* YOUR TASK
Output exactly the lines from the one with "a_readHidden: assert property" to the close of the records below, first and last included.

* Stored data entries
--- src/tmz_pkg.sv ---
`default_nettype none
package tmz_pkg;
  // register offsets (printed offsets not all multiples of four: index times four)
  localparam logic [7:0]  IDX_COUNT   = 8'h01;
  localparam logic [7:0]  IDX_INTCTL  = 8'h0B;
  localparam logic [7:0]  IDX_OPTION  = 8'h81;
  localparam logic [7:0]  IDX_DIRA    = 8'h85;
  localparam logic [7:0]  IDX_CTRL    = 8'hC0;
  localparam logic [11:0] ADDR_COUNT  = {2'h0, IDX_COUNT, 2'h0};
  localparam logic [11:0] ADDR_INTCTL = {2'h0, IDX_INTCTL, 2'h0};
  localparam logic [11:0] ADDR_OPTION = {2'h0, IDX_OPTION, 2'h0};
  localparam logic [11:0] ADDR_DIRA   = {2'h0, IDX_DIRA, 2'h0};
  localparam logic [11:0] ADDR_CTRL   = {2'h0, IDX_CTRL, 2'h0};
  // option_config fields
  localparam int CS_BIT  = 5;
  localparam int SE_BIT  = 4;
  localparam int PA_BIT  = 3;
  // interrupt_control fields
  localparam int GIE_BIT = 7;
  localparam int OE_BIT  = 5;
  localparam int OF_BIT  = 2;
  // control register of our own: bit0 sleep, bit1 watchdog clear (write pulse)
  localparam int SLP_BIT = 0;
  localparam int WDC_BIT = 1;
  // reset values
  localparam logic [7:0] OPTION_RST = 8'hFF;
  localparam logic [7:0] DIRA_RST   = 8'h3F;
  localparam logic [7:0] INTCTL_RST = 8'h00;
  localparam logic [7:0] COUNT_RST  = 8'h00;
  // timing: instruction cycle is four clocks, write inhibit is two cycles
  localparam int         CLK_MHZ      = 250;
  localparam int         INSTR_NS     = 16;
  localparam logic [1:0] INSTR_DIV    = 2'((INSTR_NS * CLK_MHZ) / 1000 - 1);
  localparam logic [1:0] INHIBIT_CYC  = 2'h2;
endpackage
`default_nettype wire

--- src/tmz_timer0.sv ---
`timescale 1ns/1ns
`default_nettype none
module tmz_timer0
  import tmz_pkg::*;
(
  // clock and reset
  input  wire logic        sys_clk,
  input  wire logic        rst_n,
  // apb slave
  input  wire logic        psel,
  input  wire logic        penable,
  input  wire logic        pwrite,
  input  wire logic [11:0] paddr,
  input  wire logic [31:0] pwdata,
  output logic      [31:0] prdata,
  output logic             pready,
  output logic             pslverr,
  // pins and core signals
  input  wire logic        extCountIn,
  input  wire logic        wdtTickIn,
  output logic             wdtTick,
  output logic             wdtClear,
  output logic             overflowIrq
);
  // ---------------------------------------------------------------
  // registers
  // ---------------------------------------------------------------
  logic [7:0]  count_ff,  nxt_count;      // timer0_count
  logic [7:0]  intCtl_ff, nxt_intCtl;     // interrupt_control
  logic [7:0]  option_ff, nxt_option;     // option_config
  logic [7:0]  dirA_ff,   nxt_dirA;       // porta_direction
  logic        sleep_ff,  nxt_sleep;      // sleep level from the core
  logic [7:0]  pre_ff,    nxt_pre;        // shared prescaler, hidden
  logic [1:0]  phase_ff,  nxt_phase;      // instruction-cycle divider
  logic [1:0]  inhib_ff,  nxt_inhib;      // write inhibit count
  logic        sync1_ff,  sync2_ff, sync3_ff; // input synchroniser
  logic        edge_ff,   nxt_edge;       // edge pending until cycle boundary
  logic [31:0] prdata_ff, nxt_prdata;
  logic        pready_ff, nxt_pready;
  logic        slverr_ff, nxt_slverr;
  logic        wdTick_ff, nxt_wdTick;
  logic        wdClr_ff,  nxt_wdClr;
  logic        irq_ff,    nxt_irq;

  // ---------------------------------------------------------------
  // combinational helpers
  // ---------------------------------------------------------------
  logic       accPhase;    // first access cycle, answer not yet given
  logic       wrAcc;       // write lands at the edge that samples pready high
  logic       rdAcc;       // read data captured one cycle before the answer
  logic       cntWrite;    // software writes the count
  logic       wdcWrite;    // software issues the watchdog clear
  logic       cycEn;       // one pulse per instruction cycle
  logic       srcTick;     // source event for the count or prescaler
  logic       extEdge;     // selected edge seen on the synchronised input
  logic       preToTmr;    // prescaler owned by the timer
  logic [7:0] preMask;     // prescaler bits forming the ratio
  logic       preWrap;     // prescaler output pulse
  logic       cntInc;      // count advances this cycle
  logic [2:0] rate;

  // a write takes effect only while the master sees pready high,
  // so an access that never completes can not change a register
  assign accPhase = psel && penable && !pready_ff;
  assign wrAcc    = psel && penable && pwrite && pready_ff;
  assign rdAcc    = accPhase && !pwrite;
  assign cntWrite = wrAcc && paddr == ADDR_COUNT;
  assign wdcWrite = wrAcc && paddr == ADDR_CTRL && pwdata[WDC_BIT];
  assign rate     = option_ff[2:0];
  assign preToTmr = !option_ff[PA_BIT];
  assign cycEn    = phase_ff == INSTR_DIV && !sleep_ff;

  // ---------------------------------------------------------------
  // edge detect on the synchronised input, second and third stages
  // ---------------------------------------------------------------
  always_comb
  begin
    // rising when edge select clear, falling when set
    if (option_ff[SE_BIT])
      extEdge = sync3_ff && !sync2_ff;
    else
      extEdge = !sync3_ff && sync2_ff;
  end

  // ---------------------------------------------------------------
  // timer source and prescaler
  // ---------------------------------------------------------------
  always_comb
  begin
    // pending edge held in counter mode only, consumed at the cycle boundary;
    // an edge seen on the boundary itself is counted there, never kept
    nxt_edge = option_ff[CS_BIT] && (edge_ff || extEdge);
    if (cycEn)
      nxt_edge = 1'b0;
    // timer source: instruction cycle or synchronised external edge
    if (option_ff[CS_BIT])
      srcTick = cycEn && (edge_ff || extEdge);
    else
      srcTick = cycEn;
    // ratio mask: timer 2^(n+1), watchdog 2^n
    if (preToTmr)
      preMask = 8'((9'h002 << rate) - 9'h001);
    else
      preMask = 8'((9'h001 << rate) - 9'h001);
    preWrap = (pre_ff & preMask) == preMask;
    // prescaler advances on its owner's event, cleared by its owner's count write or watchdog clear
    nxt_pre = pre_ff;
    if (preToTmr && srcTick)
      nxt_pre = pre_ff + 8'h01;
    else if (!preToTmr && wdtTickIn)
      nxt_pre = pre_ff + 8'h01;
    if (preToTmr && cntWrite)
      nxt_pre = 8'h00;
    else if (!preToTmr && wdcWrite)
      nxt_pre = 8'h00;
    // unassigned watchdog runs unscaled
    if (preToTmr)
      nxt_wdTick = wdtTickIn;
    else
      nxt_wdTick = wdtTickIn && preWrap;
    nxt_wdClr = wdcWrite;
    // timer increments: unscaled, or on prescaler output
    if (preToTmr)
      cntInc = srcTick && preWrap && inhib_ff == 2'h0;
    else
      cntInc = srcTick && inhib_ff == 2'h0;
  end

  // ---------------------------------------------------------------
  // divider, inhibit, count and flags
  // ---------------------------------------------------------------
  always_comb
  begin
    nxt_phase = phase_ff + 2'h1;
    // inhibit counts instruction cycles after a count write
    nxt_inhib = inhib_ff;
    if (cycEn && inhib_ff != 2'h0)
      nxt_inhib = inhib_ff - 2'h1;
    if (cntWrite)
      nxt_inhib = INHIBIT_CYC;
    nxt_count  = count_ff;
    nxt_intCtl = intCtl_ff;
    nxt_option = option_ff;
    nxt_dirA   = dirA_ff;
    nxt_sleep  = sleep_ff;
    if (cntInc)
      nxt_count = count_ff + 8'h01;
    // register writes; prescaler has no address
    if (wrAcc)
    begin
      unique case (paddr)
        ADDR_COUNT:  nxt_count  = pwdata[7:0];
        ADDR_INTCTL: nxt_intCtl = pwdata[7:0];
        ADDR_OPTION: nxt_option = pwdata[7:0];
        ADDR_DIRA:   nxt_dirA   = {2'h0, pwdata[5:0]};
        ADDR_CTRL:   nxt_sleep  = pwdata[SLP_BIT];
        default:     nxt_count  = nxt_count;
      endcase
    end
    // wrap sets the flag; set beats a simultaneous clear
    if (cntInc && count_ff == 8'hFF)
      nxt_intCtl[OF_BIT] = 1'b1;
    nxt_irq = nxt_intCtl[OF_BIT] && nxt_intCtl[OE_BIT];
  end

  // ---------------------------------------------------------------
  // apb answer: ready one cycle into the access phase
  // ---------------------------------------------------------------
  always_comb
  begin
    nxt_pready = accPhase;
    nxt_slverr = 1'b0;
    nxt_prdata = 32'h0000_0000;
    // decode once per transfer, in the first access cycle
    if (accPhase)
    begin
      unique case (paddr)
        ADDR_COUNT:  nxt_prdata = {24'h0, count_ff};
        ADDR_INTCTL: nxt_prdata = {24'h0, intCtl_ff};
        ADDR_OPTION: nxt_prdata = {24'h0, option_ff};
        ADDR_DIRA:   nxt_prdata = {24'h0, dirA_ff};
        ADDR_CTRL:   nxt_prdata = {31'h0, sleep_ff};
        default:     nxt_slverr = 1'b1;
      endcase
    end
    if (!rdAcc)
      nxt_prdata = 32'h0000_0000;
  end

  // ---------------------------------------------------------------
  // state registers
  // ---------------------------------------------------------------
  always_ff @(posedge sys_clk)
  begin
    if (!rst_n)
    begin
      count_ff  <= COUNT_RST;
      intCtl_ff <= INTCTL_RST;
      option_ff <= OPTION_RST;
      dirA_ff   <= DIRA_RST;
      sleep_ff  <= 1'b0;
      pre_ff    <= 8'h00;
      phase_ff  <= 2'h0;
      inhib_ff  <= 2'h0;
      sync1_ff  <= 1'b0;
      sync2_ff  <= 1'b0;
      sync3_ff  <= 1'b0;
      edge_ff   <= 1'b0;
      prdata_ff <= 32'h0000_0000;
      pready_ff <= 1'b0;
      slverr_ff <= 1'b0;
      wdTick_ff <= 1'b0;
      wdClr_ff  <= 1'b0;
      irq_ff    <= 1'b0;
    end
    else
    begin
      count_ff  <= nxt_count;
      intCtl_ff <= nxt_intCtl;
      option_ff <= nxt_option;
      dirA_ff   <= nxt_dirA;
      sleep_ff  <= nxt_sleep;
      pre_ff    <= nxt_pre;
      phase_ff  <= nxt_phase;
      inhib_ff  <= nxt_inhib;
      sync1_ff  <= extCountIn;
      sync2_ff  <= sync1_ff;
      sync3_ff  <= sync2_ff;
      edge_ff   <= nxt_edge;
      prdata_ff <= nxt_prdata;
      pready_ff <= nxt_pready;
      slverr_ff <= nxt_slverr && nxt_pready;
      wdTick_ff <= nxt_wdTick;
      wdClr_ff  <= nxt_wdClr;
      irq_ff    <= nxt_irq;
    end
  end

  assign prdata      = prdata_ff;
  assign pready      = pready_ff;
  assign pslverr     = slverr_ff;
  assign wdtTick     = wdTick_ff;
  assign wdtClear    = wdClr_ff;
  assign overflowIrq = irq_ff;

  // ---------------------------------------------------------------
  // assertions
  // ---------------------------------------------------------------
  property p_flagOnWrap;
    @(posedge sys_clk) disable iff (!rst_n)
    (cntInc && count_ff == 8'hFF && !cntWrite) |=> (intCtl_ff[OF_BIT] && count_ff == 8'h00);
  endproperty
  a_flagOnWrap: assert property (p_flagOnWrap) else $error("wrap without flag");

  property p_flagIgnoresEnable;
    @(posedge sys_clk) disable iff (!rst_n)
    (cntInc && count_ff == 8'hFF && !intCtl_ff[OE_BIT] && !wrAcc) |=> intCtl_ff[OF_BIT];
  endproperty
  a_flagIgnoresEnable: assert property (p_flagIgnoresEnable) else $error("flag gated");

  property p_irqMask;
    @(posedge sys_clk) disable iff (!rst_n)
    (!intCtl_ff[OE_BIT] && !(wrAcc && paddr == ADDR_INTCTL)) |=> !overflowIrq;
  endproperty
  a_irqMask: assert property (p_irqMask) else $error("irq while masked");

  property p_inhibitCount;
    @(posedge sys_clk) disable iff (!rst_n)
    cntWrite |=> inhib_ff == 2'h2;
  endproperty
  a_inhibitCount: assert property (p_inhibitCount) else $error("inhibit not loaded");

  property p_noIncInhib;
    @(posedge sys_clk) disable iff (!rst_n)
    (inhib_ff != 2'h0 && !cntWrite) |=> count_ff == $past(count_ff);
  endproperty
  a_noIncInhib: assert property (p_noIncInhib) else $error("count during inhibit");

  property p_sleepStops;
    @(posedge sys_clk) disable iff (!rst_n)
    (sleep_ff && !wrAcc) |=> $stable(count_ff);
  endproperty
  a_sleepStops: assert property (p_sleepStops) else $error("count in sleep");

  property p_preClrTmr;
    @(posedge sys_clk) disable iff (!rst_n)
    (cntWrite && preToTmr) |=> pre_ff == 8'h00;
  endproperty
  a_preClrTmr: assert property (p_preClrTmr) else $error("prescaler kept");

  property p_preClrWdt;
    @(posedge sys_clk) disable iff (!rst_n)
    (wdcWrite && !preToTmr) |=> (pre_ff == 8'h00 && wdtClear);
  endproperty
  a_preClrWdt: assert property (p_preClrWdt) else $error("watchdog clear missed");

  property p_timerUnscaled;
    @(posedge sys_clk) disable iff (!rst_n)
    (!option_ff[CS_BIT] && !preToTmr && cycEn && inhib_ff == 2'h0 && !wrAcc)
      |=> count_ff == $past(count_ff) + 8'h01;
  endproperty
  a_timerUnscaled: assert property (p_timerUnscaled) else $error("timer missed cycle");

  property p_wdtUnscaled;
    @(posedge sys_clk) disable iff (!rst_n)
    (preToTmr && wdtTickIn) |=> wdtTick;
  endproperty
  a_wdtUnscaled: assert property (p_wdtUnscaled) else $error("watchdog scaled");

  property p_pready;
    @(posedge sys_clk) disable iff (!rst_n)
    (psel && penable && !pready) |=> pready;
  endproperty
  a_pready: assert property (p_pready) else $error("apb no answer");

  // counter mode: no selected edge, no count change
  property p_cntNeedsEdge;
    @(posedge sys_clk) disable iff (!rst_n)
    (option_ff[CS_BIT] && !edge_ff && !extEdge && !cntWrite) |=> $stable(count_ff);
  endproperty
  a_cntNeedsEdge: assert property (p_cntNeedsEdge) else $error("no edge");

  // a pending edge never survives the boundary that counts it
  property p_edgeUsed;
    @(posedge sys_clk) disable iff (!rst_n)
    (cycEn && option_ff[CS_BIT]) |=> !edge_ff;
  endproperty
  a_edgeUsed: assert property (p_edgeUsed) else $error("edge kept");

  // timer-owned prescaler never divides by less than two
  property p_tmrMinRatio;
    @(posedge sys_clk) disable iff (!rst_n)
    (preToTmr && srcTick && !pre_ff[0] && !cntWrite) |=> $stable(count_ff);
  endproperty
  a_tmrMinRatio: assert property (p_tmrMinRatio) else $error("ratio below 2");

  // watchdog-owned prescaler at rate zero passes every tick
  property p_wdtOneToOne;
    @(posedge sys_clk) disable iff (!rst_n)
    (!preToTmr && rate == 3'h0 && wdtTickIn) |=> wdtTick;
  endproperty
  a_wdtOneToOne: assert property (p_wdtOneToOne) else $error("tick lost");

  // only the 8-bit registers and the sleep bit are readable, the prescaler never shows
  property p_readHidden;
    @(posedge sys_clk) disable iff (!rst_n)
    rdAcc |=> prdata[31:8] == 24'h00_0000;
  endproperty
  a_readHidden: assert property (p_readHidden) else $error("upper bits set");

  // the flag stays until software writes the interrupt control
  property p_flagHold;
    @(posedge sys_clk) disable iff (!rst_n)
    (intCtl_ff[OF_BIT] && !(wrAcc && paddr == ADDR_INTCTL)) |=> intCtl_ff[OF_BIT];
  endproperty
  a_flagHold: assert property (p_flagHold) else $error("flag lost");
endmodule
`default_nettype wire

* EXERCISE SOLUTION
  a_readHidden: assert property (p_readHidden) else $error("upper bits set");

  // the flag stays until software writes the interrupt control
  property p_flagHold;
    @(posedge sys_clk) disable iff (!rst_n)
    (intCtl_ff[OF_BIT] && !(wrAcc && paddr == ADDR_INTCTL)) |=> intCtl_ff[OF_BIT];
  endproperty
  a_flagHold: assert property (p_flagHold) else $error("flag lost");
endmodule
`default_nettype wire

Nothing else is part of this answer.